** Source material follows **

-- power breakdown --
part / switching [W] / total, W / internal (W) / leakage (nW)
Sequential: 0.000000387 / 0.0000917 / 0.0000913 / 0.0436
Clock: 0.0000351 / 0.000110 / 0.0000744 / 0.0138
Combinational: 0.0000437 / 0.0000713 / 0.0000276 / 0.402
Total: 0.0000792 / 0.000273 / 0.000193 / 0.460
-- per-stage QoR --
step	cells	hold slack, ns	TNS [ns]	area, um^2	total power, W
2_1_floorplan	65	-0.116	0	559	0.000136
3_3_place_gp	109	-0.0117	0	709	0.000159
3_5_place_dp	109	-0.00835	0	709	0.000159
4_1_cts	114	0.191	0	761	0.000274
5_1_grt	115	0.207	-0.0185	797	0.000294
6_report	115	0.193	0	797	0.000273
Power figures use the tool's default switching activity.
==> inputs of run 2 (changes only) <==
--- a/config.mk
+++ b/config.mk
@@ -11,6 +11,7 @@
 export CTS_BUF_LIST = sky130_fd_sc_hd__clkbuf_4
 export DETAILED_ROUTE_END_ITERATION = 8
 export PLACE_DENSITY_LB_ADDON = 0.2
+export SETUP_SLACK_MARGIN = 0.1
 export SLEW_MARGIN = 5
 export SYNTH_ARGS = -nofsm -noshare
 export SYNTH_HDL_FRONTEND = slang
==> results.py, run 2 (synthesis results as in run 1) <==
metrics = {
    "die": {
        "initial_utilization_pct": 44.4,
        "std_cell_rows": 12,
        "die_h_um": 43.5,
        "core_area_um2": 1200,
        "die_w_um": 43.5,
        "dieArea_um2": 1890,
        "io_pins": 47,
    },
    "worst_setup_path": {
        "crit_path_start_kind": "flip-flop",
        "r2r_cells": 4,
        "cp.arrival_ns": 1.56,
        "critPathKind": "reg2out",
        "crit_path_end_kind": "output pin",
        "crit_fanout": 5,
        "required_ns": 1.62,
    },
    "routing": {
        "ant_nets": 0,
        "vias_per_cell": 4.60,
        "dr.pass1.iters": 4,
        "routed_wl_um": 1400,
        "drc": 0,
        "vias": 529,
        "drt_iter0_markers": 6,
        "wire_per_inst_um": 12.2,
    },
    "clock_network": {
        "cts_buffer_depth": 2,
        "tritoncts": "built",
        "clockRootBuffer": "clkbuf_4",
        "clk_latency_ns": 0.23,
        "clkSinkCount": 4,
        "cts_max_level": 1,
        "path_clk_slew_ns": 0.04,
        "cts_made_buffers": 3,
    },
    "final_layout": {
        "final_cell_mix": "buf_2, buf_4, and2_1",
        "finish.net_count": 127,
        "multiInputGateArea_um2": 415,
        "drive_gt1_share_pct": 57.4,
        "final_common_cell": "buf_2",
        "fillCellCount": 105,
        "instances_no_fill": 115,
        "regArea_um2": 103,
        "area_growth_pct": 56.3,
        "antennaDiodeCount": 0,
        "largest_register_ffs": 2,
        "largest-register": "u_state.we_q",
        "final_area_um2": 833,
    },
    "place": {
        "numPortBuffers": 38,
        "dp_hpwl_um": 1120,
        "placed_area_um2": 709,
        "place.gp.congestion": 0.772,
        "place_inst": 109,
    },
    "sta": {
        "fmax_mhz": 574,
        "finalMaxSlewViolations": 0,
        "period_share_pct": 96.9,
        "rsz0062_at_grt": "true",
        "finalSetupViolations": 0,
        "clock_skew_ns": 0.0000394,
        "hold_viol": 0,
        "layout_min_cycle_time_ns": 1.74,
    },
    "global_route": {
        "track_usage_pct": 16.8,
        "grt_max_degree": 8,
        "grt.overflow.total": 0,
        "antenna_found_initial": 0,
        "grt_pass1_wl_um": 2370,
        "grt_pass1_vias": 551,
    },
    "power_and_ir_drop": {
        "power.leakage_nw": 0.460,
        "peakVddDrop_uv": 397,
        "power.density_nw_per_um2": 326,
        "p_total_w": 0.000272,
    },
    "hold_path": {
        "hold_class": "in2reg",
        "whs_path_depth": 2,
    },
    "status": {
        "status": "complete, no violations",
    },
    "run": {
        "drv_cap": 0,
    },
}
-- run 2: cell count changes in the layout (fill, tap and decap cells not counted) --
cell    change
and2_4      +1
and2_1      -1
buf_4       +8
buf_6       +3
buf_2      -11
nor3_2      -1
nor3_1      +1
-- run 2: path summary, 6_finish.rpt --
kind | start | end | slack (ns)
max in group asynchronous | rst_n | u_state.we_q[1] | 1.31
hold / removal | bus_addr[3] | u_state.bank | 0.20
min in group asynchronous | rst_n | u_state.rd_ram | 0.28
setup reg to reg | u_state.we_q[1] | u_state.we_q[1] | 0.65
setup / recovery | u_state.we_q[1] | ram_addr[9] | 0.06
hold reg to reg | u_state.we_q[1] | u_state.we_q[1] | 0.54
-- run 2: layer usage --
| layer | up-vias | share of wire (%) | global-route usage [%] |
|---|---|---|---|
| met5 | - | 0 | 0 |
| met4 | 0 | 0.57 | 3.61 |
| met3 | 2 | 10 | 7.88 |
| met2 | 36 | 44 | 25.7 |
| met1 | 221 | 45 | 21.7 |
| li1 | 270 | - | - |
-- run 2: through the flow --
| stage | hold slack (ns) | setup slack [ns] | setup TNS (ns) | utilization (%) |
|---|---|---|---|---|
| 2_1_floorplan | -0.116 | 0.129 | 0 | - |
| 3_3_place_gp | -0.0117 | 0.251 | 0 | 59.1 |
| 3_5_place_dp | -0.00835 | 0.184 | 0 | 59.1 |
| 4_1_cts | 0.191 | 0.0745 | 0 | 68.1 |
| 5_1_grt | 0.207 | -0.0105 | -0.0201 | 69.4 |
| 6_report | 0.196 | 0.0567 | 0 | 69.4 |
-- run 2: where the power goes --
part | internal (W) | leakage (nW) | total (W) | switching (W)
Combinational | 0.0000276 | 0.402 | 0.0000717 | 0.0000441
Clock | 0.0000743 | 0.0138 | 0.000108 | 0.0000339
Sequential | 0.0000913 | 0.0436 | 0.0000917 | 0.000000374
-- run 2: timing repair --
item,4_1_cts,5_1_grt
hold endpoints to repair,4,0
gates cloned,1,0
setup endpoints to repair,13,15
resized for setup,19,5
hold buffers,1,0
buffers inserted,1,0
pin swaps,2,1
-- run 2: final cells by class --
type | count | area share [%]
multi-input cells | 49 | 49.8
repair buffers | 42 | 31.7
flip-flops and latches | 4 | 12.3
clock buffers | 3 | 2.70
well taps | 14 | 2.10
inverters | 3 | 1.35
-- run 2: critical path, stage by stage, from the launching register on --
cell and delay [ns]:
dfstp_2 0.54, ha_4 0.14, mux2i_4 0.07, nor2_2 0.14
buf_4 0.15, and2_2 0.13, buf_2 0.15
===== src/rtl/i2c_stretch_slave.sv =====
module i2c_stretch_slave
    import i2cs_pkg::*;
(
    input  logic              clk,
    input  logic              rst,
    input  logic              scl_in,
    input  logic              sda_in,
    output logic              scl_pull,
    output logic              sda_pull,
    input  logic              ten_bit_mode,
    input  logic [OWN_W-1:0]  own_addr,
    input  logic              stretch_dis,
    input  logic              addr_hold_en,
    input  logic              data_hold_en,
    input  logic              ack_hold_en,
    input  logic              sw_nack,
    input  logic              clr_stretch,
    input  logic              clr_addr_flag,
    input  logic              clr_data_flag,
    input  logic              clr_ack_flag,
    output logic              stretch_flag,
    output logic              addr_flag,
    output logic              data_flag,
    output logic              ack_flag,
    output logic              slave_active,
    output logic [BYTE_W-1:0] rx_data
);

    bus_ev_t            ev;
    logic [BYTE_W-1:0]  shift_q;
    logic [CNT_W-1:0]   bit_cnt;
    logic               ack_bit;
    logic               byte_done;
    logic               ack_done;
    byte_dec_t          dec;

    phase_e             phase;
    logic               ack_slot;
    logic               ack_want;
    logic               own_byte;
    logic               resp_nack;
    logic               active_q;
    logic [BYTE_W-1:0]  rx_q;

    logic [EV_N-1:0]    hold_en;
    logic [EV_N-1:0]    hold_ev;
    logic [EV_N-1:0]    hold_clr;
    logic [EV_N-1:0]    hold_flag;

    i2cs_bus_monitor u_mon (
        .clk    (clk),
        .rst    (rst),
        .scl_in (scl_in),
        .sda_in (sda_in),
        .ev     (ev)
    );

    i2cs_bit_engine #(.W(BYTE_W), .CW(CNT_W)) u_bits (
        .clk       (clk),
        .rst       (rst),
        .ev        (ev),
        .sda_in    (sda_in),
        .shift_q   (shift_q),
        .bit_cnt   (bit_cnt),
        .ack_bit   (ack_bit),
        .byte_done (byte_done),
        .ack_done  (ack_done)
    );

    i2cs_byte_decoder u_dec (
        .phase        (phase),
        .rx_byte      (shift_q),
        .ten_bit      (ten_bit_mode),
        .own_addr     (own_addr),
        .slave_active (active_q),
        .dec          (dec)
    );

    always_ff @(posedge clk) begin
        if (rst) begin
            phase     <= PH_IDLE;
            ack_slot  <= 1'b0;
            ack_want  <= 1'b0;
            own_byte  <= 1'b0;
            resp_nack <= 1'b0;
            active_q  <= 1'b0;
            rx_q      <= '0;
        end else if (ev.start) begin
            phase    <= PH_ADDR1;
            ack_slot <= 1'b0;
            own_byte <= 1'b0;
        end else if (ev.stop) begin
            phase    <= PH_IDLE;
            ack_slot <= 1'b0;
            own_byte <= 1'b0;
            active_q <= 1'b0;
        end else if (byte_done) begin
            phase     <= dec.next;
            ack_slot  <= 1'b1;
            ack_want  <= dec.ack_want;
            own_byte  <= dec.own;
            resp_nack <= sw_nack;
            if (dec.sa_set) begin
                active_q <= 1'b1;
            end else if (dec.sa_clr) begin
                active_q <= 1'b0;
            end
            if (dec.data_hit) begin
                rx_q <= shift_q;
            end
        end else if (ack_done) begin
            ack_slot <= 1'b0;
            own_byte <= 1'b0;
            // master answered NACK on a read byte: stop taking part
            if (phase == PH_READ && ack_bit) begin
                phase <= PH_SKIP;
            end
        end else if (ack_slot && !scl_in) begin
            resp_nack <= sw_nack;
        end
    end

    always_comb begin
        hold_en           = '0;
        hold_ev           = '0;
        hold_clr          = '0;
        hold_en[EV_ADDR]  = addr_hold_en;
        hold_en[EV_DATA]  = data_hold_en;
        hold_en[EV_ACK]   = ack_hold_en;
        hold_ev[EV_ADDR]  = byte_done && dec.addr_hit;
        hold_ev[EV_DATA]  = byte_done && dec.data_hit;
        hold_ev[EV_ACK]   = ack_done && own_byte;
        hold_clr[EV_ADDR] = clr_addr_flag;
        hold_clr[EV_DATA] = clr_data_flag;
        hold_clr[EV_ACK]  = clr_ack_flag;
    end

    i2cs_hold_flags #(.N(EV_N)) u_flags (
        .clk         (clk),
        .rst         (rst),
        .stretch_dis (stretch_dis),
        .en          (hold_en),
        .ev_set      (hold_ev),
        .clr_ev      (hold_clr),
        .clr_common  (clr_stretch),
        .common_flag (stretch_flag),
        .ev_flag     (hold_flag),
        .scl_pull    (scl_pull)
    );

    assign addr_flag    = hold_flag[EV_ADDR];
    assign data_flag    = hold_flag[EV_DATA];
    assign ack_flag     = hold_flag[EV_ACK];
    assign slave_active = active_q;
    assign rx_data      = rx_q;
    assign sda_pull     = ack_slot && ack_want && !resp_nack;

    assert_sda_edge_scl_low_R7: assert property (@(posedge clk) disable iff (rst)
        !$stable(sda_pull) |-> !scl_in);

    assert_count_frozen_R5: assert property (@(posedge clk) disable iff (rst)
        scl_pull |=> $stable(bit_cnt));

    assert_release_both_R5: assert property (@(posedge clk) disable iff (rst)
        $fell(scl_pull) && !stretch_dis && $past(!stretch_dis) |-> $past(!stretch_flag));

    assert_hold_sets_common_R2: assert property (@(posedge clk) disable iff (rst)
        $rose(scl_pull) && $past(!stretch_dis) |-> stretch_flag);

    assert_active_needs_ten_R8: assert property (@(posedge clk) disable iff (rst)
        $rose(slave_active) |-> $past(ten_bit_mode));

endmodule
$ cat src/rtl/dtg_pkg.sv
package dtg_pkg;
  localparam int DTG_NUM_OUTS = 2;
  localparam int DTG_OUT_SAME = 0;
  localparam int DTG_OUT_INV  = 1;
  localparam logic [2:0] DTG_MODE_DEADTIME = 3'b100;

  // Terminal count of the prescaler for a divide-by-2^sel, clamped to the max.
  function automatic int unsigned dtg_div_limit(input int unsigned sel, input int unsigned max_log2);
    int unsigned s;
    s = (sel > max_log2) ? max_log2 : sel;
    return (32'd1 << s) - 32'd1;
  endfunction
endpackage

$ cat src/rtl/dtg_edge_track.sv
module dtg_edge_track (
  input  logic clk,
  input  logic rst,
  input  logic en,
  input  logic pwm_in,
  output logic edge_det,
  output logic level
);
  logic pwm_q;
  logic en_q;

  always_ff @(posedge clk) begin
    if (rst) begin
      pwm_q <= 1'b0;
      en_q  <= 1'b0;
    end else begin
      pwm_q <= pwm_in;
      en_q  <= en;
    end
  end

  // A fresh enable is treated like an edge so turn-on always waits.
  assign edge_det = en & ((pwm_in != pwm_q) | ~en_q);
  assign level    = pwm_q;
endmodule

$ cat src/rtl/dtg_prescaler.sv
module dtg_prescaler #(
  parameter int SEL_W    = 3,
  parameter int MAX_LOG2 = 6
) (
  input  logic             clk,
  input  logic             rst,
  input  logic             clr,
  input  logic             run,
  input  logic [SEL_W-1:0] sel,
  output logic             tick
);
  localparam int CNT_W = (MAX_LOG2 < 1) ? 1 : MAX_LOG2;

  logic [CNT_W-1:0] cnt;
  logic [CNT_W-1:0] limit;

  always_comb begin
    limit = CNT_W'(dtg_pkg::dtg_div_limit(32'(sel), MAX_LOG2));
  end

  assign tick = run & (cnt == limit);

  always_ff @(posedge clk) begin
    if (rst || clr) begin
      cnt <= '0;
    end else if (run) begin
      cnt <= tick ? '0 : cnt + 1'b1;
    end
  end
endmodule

** End of Source material **
** Source material follows **

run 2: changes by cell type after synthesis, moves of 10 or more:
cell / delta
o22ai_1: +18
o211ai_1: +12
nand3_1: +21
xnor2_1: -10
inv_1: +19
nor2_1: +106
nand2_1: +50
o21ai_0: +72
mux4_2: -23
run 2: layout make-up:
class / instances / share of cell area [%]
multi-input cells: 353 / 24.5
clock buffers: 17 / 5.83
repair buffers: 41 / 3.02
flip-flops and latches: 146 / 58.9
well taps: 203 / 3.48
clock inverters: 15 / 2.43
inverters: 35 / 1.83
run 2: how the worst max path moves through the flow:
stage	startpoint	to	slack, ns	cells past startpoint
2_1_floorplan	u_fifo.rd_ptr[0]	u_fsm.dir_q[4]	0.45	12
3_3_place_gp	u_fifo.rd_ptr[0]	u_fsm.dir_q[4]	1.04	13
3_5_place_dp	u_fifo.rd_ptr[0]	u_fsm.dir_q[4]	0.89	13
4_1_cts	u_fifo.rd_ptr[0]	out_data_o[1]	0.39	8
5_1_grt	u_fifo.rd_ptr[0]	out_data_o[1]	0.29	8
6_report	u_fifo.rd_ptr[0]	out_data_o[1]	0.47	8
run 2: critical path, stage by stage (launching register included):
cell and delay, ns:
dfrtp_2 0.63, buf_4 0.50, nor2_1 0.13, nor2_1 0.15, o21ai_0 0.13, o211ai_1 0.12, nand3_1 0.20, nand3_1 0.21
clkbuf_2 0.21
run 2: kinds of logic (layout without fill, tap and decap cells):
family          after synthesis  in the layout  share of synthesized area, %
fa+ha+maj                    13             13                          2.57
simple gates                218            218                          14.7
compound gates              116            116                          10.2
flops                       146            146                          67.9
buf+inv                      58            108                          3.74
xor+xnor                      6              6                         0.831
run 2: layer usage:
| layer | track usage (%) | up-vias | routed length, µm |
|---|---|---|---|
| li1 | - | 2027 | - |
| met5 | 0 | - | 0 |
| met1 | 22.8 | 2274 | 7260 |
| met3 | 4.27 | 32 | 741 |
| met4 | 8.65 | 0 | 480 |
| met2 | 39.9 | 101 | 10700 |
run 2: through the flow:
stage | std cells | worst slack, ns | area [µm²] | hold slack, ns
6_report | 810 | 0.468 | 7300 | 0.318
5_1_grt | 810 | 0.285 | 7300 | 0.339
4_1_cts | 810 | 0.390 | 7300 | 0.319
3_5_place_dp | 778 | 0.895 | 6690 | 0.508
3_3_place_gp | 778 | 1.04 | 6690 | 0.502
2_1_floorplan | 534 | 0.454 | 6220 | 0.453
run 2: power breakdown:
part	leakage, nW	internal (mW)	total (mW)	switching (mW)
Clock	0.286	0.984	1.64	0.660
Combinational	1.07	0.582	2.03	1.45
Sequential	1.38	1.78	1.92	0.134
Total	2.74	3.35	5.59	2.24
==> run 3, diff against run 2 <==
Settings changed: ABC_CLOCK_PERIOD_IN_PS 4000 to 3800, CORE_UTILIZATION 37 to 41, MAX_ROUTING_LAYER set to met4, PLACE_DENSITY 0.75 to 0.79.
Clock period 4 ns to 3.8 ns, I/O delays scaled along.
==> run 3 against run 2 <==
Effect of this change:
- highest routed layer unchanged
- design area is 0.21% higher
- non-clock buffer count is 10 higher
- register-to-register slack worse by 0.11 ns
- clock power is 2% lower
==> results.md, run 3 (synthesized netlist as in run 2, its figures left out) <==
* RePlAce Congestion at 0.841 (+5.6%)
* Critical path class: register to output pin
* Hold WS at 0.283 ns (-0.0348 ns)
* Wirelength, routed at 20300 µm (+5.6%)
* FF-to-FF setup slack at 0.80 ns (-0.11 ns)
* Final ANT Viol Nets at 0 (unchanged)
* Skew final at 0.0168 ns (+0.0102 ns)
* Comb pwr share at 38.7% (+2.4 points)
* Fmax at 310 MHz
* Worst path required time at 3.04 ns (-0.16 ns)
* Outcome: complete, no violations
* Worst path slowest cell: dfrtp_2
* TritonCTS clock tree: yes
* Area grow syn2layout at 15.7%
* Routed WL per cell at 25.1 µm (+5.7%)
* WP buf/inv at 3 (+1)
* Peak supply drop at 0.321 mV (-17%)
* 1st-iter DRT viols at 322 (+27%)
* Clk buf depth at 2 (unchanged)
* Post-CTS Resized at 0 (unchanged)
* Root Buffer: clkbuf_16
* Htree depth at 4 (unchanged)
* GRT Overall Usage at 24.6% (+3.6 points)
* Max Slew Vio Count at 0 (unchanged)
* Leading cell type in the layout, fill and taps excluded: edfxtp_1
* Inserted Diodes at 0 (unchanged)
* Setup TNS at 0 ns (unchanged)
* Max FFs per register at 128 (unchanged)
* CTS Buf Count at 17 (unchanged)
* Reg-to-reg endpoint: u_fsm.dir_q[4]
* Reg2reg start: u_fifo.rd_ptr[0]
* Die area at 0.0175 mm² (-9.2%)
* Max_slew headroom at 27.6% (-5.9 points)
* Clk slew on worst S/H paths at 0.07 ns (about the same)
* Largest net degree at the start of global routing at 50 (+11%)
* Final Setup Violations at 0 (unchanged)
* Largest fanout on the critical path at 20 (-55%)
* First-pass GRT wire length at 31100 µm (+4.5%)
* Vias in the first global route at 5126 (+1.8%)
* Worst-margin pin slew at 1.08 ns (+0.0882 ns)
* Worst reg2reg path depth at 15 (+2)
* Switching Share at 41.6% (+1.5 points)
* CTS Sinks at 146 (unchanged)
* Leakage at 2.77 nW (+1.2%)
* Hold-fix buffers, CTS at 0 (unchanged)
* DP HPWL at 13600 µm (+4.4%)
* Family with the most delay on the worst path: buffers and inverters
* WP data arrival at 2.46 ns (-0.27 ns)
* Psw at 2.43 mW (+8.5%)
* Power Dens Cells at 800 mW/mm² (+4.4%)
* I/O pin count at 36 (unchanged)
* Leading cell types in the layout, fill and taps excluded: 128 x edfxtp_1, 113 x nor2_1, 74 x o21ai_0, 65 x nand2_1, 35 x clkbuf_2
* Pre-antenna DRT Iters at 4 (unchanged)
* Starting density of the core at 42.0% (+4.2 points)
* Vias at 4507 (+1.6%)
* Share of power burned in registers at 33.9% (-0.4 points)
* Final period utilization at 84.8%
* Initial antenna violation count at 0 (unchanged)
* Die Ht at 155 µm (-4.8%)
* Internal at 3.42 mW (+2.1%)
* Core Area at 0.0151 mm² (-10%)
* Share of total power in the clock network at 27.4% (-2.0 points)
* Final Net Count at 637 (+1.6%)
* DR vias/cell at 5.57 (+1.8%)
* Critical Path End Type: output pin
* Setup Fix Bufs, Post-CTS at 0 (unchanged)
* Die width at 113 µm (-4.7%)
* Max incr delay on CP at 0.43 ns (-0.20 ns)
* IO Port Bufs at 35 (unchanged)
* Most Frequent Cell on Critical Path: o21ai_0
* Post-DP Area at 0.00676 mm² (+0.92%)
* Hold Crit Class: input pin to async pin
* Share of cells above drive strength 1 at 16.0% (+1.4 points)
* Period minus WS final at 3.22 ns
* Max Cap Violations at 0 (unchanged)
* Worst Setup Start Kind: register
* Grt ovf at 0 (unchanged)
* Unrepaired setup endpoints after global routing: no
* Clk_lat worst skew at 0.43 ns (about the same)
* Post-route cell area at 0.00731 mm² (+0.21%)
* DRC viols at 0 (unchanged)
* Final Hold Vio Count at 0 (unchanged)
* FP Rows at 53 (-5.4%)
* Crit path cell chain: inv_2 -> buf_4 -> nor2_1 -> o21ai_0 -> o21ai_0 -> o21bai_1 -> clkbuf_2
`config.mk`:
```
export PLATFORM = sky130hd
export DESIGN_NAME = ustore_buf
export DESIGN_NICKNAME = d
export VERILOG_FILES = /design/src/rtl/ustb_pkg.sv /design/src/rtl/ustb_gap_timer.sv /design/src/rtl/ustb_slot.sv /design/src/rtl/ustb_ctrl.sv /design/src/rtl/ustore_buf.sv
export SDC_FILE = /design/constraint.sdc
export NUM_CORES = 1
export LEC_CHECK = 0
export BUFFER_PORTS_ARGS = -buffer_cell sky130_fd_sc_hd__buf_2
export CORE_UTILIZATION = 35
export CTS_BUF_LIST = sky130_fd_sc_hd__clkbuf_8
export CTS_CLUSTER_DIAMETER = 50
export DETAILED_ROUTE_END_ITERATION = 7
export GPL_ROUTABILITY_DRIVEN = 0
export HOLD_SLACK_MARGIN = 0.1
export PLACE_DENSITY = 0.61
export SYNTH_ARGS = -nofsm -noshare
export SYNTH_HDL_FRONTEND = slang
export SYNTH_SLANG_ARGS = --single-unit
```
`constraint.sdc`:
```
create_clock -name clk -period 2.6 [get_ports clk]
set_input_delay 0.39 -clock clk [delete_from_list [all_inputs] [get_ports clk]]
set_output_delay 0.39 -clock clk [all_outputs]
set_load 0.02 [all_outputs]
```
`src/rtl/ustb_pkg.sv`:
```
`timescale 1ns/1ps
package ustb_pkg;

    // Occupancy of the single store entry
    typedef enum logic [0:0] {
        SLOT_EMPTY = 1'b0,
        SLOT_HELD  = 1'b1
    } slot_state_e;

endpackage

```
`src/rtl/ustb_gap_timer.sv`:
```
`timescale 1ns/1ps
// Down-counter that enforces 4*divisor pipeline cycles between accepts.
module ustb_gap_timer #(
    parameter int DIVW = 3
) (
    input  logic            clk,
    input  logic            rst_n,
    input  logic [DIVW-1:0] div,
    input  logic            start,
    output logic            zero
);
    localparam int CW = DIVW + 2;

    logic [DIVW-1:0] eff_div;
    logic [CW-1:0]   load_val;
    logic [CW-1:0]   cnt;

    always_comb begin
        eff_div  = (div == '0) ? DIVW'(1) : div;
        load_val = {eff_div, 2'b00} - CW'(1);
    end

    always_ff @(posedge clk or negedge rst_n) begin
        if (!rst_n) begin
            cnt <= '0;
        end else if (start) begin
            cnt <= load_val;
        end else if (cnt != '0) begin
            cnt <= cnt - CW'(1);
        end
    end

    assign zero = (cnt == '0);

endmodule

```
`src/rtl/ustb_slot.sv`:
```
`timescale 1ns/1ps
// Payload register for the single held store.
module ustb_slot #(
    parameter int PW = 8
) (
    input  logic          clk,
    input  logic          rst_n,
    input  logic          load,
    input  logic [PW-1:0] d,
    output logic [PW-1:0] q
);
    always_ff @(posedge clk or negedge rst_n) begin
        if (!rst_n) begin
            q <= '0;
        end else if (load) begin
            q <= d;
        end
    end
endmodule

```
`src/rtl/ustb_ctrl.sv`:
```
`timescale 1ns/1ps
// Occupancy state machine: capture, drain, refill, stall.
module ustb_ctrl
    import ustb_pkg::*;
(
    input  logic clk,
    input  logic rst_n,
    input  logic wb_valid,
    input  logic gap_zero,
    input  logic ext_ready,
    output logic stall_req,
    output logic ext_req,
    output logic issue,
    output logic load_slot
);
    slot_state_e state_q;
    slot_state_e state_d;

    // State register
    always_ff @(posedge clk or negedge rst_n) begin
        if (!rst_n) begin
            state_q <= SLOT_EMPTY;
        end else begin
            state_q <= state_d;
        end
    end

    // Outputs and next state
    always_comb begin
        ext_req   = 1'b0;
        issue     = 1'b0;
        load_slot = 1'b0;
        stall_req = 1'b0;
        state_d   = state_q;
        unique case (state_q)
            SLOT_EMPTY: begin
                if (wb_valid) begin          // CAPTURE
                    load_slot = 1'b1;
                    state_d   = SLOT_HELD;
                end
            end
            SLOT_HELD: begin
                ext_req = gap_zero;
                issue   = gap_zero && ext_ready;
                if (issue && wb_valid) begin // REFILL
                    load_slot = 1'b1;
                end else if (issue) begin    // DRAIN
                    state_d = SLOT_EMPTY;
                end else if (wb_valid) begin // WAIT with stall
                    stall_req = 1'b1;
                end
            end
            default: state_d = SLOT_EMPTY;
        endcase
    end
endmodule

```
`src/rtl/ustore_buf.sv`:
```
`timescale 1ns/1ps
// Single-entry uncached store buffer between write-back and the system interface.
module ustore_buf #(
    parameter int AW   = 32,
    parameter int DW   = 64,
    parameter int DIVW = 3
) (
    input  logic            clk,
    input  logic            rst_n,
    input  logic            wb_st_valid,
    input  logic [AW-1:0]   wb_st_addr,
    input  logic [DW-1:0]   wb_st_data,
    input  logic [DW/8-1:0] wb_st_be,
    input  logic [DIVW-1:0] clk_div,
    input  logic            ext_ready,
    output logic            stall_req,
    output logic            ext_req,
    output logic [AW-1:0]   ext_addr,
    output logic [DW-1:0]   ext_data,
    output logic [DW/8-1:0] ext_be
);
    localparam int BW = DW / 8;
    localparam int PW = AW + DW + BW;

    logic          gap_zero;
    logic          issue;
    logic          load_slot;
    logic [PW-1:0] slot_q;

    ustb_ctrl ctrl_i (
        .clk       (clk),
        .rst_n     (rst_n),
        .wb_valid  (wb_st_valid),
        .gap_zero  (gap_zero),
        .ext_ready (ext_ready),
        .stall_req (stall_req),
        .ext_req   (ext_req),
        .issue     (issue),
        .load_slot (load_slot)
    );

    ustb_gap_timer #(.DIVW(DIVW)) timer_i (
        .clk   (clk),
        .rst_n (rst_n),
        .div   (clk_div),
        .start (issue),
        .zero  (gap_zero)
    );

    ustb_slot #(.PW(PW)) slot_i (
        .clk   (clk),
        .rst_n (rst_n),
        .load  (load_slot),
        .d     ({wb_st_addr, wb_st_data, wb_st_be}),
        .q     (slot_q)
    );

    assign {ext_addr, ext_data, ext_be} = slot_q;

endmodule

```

** End of Source material **

In the entries, find every line holding "stage" and copy it.

** Answer area **
-- per-stage QoR --
| stage | hold slack (ns) | setup slack [ns] | setup TNS (ns) | utilization (%) |
-- run 2: critical path, stage by stage, from the launching register on --
stage	startpoint	to	slack, ns	cells past startpoint
run 2: critical path, stage by stage (launching register included):
stage | std cells | worst slack, ns | area [µm²] | hold slack, ns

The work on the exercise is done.